$ cat config.mk
export PLATFORM = sky130hd
export DESIGN_NAME = spi_xfer_engine
export DESIGN_NICKNAME = d
export VERILOG_FILES = /design/src/rtl/spi_eng_pkg.sv /design/src/rtl/spi_ctl_reg.sv /design/src/rtl/spi_shift_engine.sv /design/src/rtl/spi_cs_drive.sv /design/src/rtl/spi_xfer_engine.sv
export SDC_FILE = /design/constraint.sdc
export NUM_CORES = 1
export LEC_CHECK = 0
export ABC_AREA = 1
export ABC_CLOCK_PERIOD_IN_PS = 3800
export BUFFER_PORTS_ARGS = -buffer_cell sky130_fd_sc_hd__buf_2
export CAP_MARGIN = 10
export CORE_UTILIZATION = 57
export CTS_CLUSTER_SIZE = 30
export DETAILED_ROUTE_END_ITERATION = 8
export PLACE_DENSITY = 0.9
export SYNTH_ARGS = -nofsm -noshare
export SYNTH_HDL_FRONTEND = slang
export SYNTH_HIERARCHICAL = 1
export SYNTH_SLANG_ARGS = --single-unit
$ cat constraint.sdc
create_clock -name clk -period 3.8 [get_ports clk]
set_input_delay 0.19 -clock clk [delete_from_list [all_inputs] [get_ports clk]]
set_output_delay 0.19 -clock clk [all_outputs]
set_load 0.02 [all_outputs]
$ cat src/rtl/spi_eng_pkg.sv
package spi_eng_pkg;

  localparam int CS_LINES   = 4;
  localparam int CS_SEL_W   = 2;

  localparam int CTL_PHASE_B = 0;
  localparam int CTL_POL_B   = 1;
  localparam int CTL_CSLOW_B = 2;
  localparam int CTL_SEL_LO  = 4;
  localparam int CTL_SWOWN_B = 6;
  localparam int CTL_SWLVL_B = 7;
  localparam int CTL_LSB_B   = 12;
  localparam int CTL_GO_B    = 31;

  typedef struct packed {
    logic                lsb_first;
    logic                sw_lvl;
    logic                sw_own;
    logic [CS_SEL_W-1:0] cs_sel;
    logic                cs_low;
    logic                cpol;
    logic                cpha;
  } xfer_cfg_t;

  typedef enum logic [2:0] {
    ST_IDLE  = 3'd0,
    ST_FETCH = 3'd1,
    ST_LEAD  = 3'd2,
    ST_SHIFT = 3'd3,
    ST_PUSH  = 3'd4,
    ST_TRAIL = 3'd5
  } eng_state_t;

  function automatic xfer_cfg_t unpack_cfg(input logic [31:0] w);
    xfer_cfg_t c;
    c.cpha      = w[CTL_PHASE_B];
    c.cpol      = w[CTL_POL_B];
    c.cs_low    = w[CTL_CSLOW_B];
    c.cs_sel    = w[CTL_SEL_LO +: CS_SEL_W];
    c.sw_own    = w[CTL_SWOWN_B];
    c.sw_lvl    = w[CTL_SWLVL_B];
    c.lsb_first = w[CTL_LSB_B];
    return c;
  endfunction

  function automatic logic [31:0] pack_ctl(input xfer_cfg_t c, input logic go);
    logic [31:0] w;
    w = '0;
    w[CTL_PHASE_B]               = c.cpha;
    w[CTL_POL_B]                 = c.cpol;
    w[CTL_CSLOW_B]               = c.cs_low;
    w[CTL_SEL_LO +: CS_SEL_W]    = c.cs_sel;
    w[CTL_SWOWN_B]               = c.sw_own;
    w[CTL_SWLVL_B]               = c.sw_lvl;
    w[CTL_LSB_B]                 = c.lsb_first;
    w[CTL_GO_B]                  = go;
    return w;
  endfunction

endpackage

$ cat src/rtl/spi_ctl_reg.sv
module spi_ctl_reg
  import spi_eng_pkg::*;
(
  input  logic        clk,
  input  logic        rst_n,
  input  logic        wr,
  input  logic [31:0] wdata,
  input  logic        en,
  input  logic        master,
  input  logic        burst_zero,
  input  logic        fin_evt,
  output xfer_cfg_t   cfg,
  output logic        go_q,
  output logic        start_evt,
  output logic [31:0] rdata
);

  logic write_ok;
  logic unused_wbits;

  assign write_ok     = wr && !go_q;
  assign start_evt    = write_ok && wdata[CTL_GO_B] && en && master;
  assign rdata        = pack_ctl(cfg, go_q);
  assign unused_wbits = ^wdata;

  always_ff @(posedge clk or negedge rst_n) begin
    if (!rst_n) begin
      cfg  <= '0;
      go_q <= 1'b0;
    end else begin
      if (write_ok) cfg <= unpack_cfg(wdata);
      if (fin_evt)                      go_q <= 1'b0;
      else if (start_evt && !burst_zero) go_q <= 1'b1;
    end
  end


  go_needs_enable_chk: assert property (@(posedge clk) disable iff (!rst_n)
    $rose(go_q) |-> $past(en && master));


  go_clears_on_finish_chk: assert property (@(posedge clk) disable iff (!rst_n)
    $fell(go_q) |-> $past(fin_evt));


  cfg_frozen_busy_chk: assert property (@(posedge clk) disable iff (!rst_n)
    go_q |=> $stable(cfg));

endmodule

$ cat src/rtl/spi_shift_engine.sv
module spi_shift_engine
  import spi_eng_pkg::*;
#(
  parameter int DATA_W = 8,
  parameter int CNT_W  = 16
) (
  input  logic              clk,
  input  logic              rst_n,
  input  logic              start_evt,
  input  logic [CNT_W-1:0]  burst_len,
  input  logic              half_tick,
  input  logic              cpha,
  input  logic              lsb_first,
  input  logic              tx_empty,
  input  logic [DATA_W-1:0] tx_data,
  output logic              tx_pop,
  input  logic              miso,
  output logic              rx_push,
  output logic [DATA_W-1:0] rx_data,
  output logic              sclk_tgl,
  output logic              mosi,
  output logic              cs_assert,
  output logic              fin_evt,
  output logic              done_q,
  output logic              edge_evt
);

  localparam int EDGE_N = 2 * DATA_W;
  localparam int EW     = $clog2(EDGE_N);
  localparam int BW     = $clog2(DATA_W);
  localparam logic [EW-1:0] LAST_EDGE = EW'(EDGE_N - 1);

  eng_state_t        state;
  logic [CNT_W-1:0]  left_q;
  logic              first_q;
  logic [DATA_W-1:0] tx_byte;
  logic [DATA_W-1:0] rx_byte;
  logic [BW-1:0]     bidx;
  logic [EW-1:0]     eidx;
  logic              sample_evt;
  logic              advance_evt;
  logic [BW-1:0]     adv_idx;

  // Physical lane of logical bit k under the selected bit order.
  function automatic logic [BW-1:0] lane(input logic [BW-1:0] k, input logic lsb);
    return lsb ? k : BW'(DATA_W - 1) - k;
  endfunction

  // Logical bit index that becomes current after edge e.
  function automatic logic [BW-1:0] next_bit(input logic [EW-1:0] e, input logic ph);
    return ph ? e[EW-1:1] : e[EW-1:1] + BW'(1);
  endfunction

  assign edge_evt    = (state == ST_SHIFT) && half_tick;
  assign sample_evt  = edge_evt && (eidx[0] == cpha);
  assign advance_evt = edge_evt && (cpha ? !eidx[0] : (eidx[0] && eidx != LAST_EDGE));
  assign adv_idx     = next_bit(eidx, cpha);

  assign tx_pop    = (state == ST_FETCH) && !tx_empty;
  assign rx_push   = (state == ST_PUSH);
  assign rx_data   = rx_byte;
  assign mosi      = tx_byte[lane(bidx, lsb_first)];
  assign cs_assert = (state == ST_LEAD) || (state == ST_SHIFT) || (state == ST_PUSH) ||
                     (state == ST_TRAIL) || ((state == ST_FETCH) && !first_q);
  assign fin_evt   = ((state == ST_TRAIL) && half_tick) ||
                     ((state == ST_IDLE) && start_evt && (burst_len == '0));

  always_ff @(posedge clk or negedge rst_n) begin
    if (!rst_n) begin
      state    <= ST_IDLE;
      left_q   <= '0;
      first_q  <= 1'b0;
      tx_byte  <= '0;
      rx_byte  <= '0;
      bidx     <= '0;
      eidx     <= '0;
      sclk_tgl <= 1'b0;
      done_q   <= 1'b0;
    end else begin
      done_q <= fin_evt;
      case (state)
        ST_IDLE: begin
          if (start_evt && (burst_len != '0)) begin
            left_q  <= burst_len;
            first_q <= 1'b1;
            state   <= ST_FETCH;
          end
        end
        ST_FETCH: begin
          if (!tx_empty) begin
            tx_byte <= tx_data;
            rx_byte <= '0;
            bidx    <= '0;
            eidx    <= '0;
            state   <= first_q ? ST_LEAD : ST_SHIFT;
          end
        end
        ST_LEAD: begin
          if (half_tick) begin
            first_q <= 1'b0;
            state   <= ST_SHIFT;
          end
        end
        ST_SHIFT: begin
          if (half_tick) begin
            sclk_tgl <= ~sclk_tgl;
            if (sample_evt) rx_byte[lane(eidx[EW-1:1], lsb_first)] <= miso;
            if (advance_evt) bidx <= adv_idx;
            if (eidx == LAST_EDGE) state <= ST_PUSH;
            else                   eidx  <= eidx + EW'(1);
          end
        end
        ST_PUSH: begin
          left_q <= left_q - CNT_W'(1);
          state  <= (left_q == CNT_W'(1)) ? ST_TRAIL : ST_FETCH;
        end
        ST_TRAIL: begin
          if (half_tick) state <= ST_IDLE;
        end
        default: state <= ST_IDLE;
      endcase
    end
  end


  no_empty_pop_chk: assert property (@(posedge clk) disable iff (!rst_n)
    tx_pop |-> !tx_empty);


  clock_rest_idle_chk: assert property (@(posedge clk) disable iff (!rst_n)
    (state != ST_SHIFT) |-> !sclk_tgl);


  push_not_with_done_chk: assert property (@(posedge clk) disable iff (!rst_n)
    rx_push |-> !done_q);

endmodule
■ ■ ■ ■
_PROBLEM DESCRIPTION_
Up to and including the line that holds "package spi_eng_pkg;", reproduce the records above exactly from their first line, and give nothing else.

_WRITTEN RESPONSE_
$ cat config.mk
export PLATFORM = sky130hd
export DESIGN_NAME = spi_xfer_engine
export DESIGN_NICKNAME = d
export VERILOG_FILES = /design/src/rtl/spi_eng_pkg.sv /design/src/rtl/spi_ctl_reg.sv /design/src/rtl/spi_shift_engine.sv /design/src/rtl/spi_cs_drive.sv /design/src/rtl/spi_xfer_engine.sv
export SDC_FILE = /design/constraint.sdc
export NUM_CORES = 1
export LEC_CHECK = 0
export ABC_AREA = 1
export ABC_CLOCK_PERIOD_IN_PS = 3800
export BUFFER_PORTS_ARGS = -buffer_cell sky130_fd_sc_hd__buf_2
export CAP_MARGIN = 10
export CORE_UTILIZATION = 57
export CTS_CLUSTER_SIZE = 30
export DETAILED_ROUTE_END_ITERATION = 8
export PLACE_DENSITY = 0.9
export SYNTH_ARGS = -nofsm -noshare
export SYNTH_HDL_FRONTEND = slang
export SYNTH_HIERARCHICAL = 1
export SYNTH_SLANG_ARGS = --single-unit
$ cat constraint.sdc
create_clock -name clk -period 3.8 [get_ports clk]
set_input_delay 0.19 -clock clk [delete_from_list [all_inputs] [get_ports clk]]
set_output_delay 0.19 -clock clk [all_outputs]
set_load 0.02 [all_outputs]
$ cat src/rtl/spi_eng_pkg.sv
package spi_eng_pkg;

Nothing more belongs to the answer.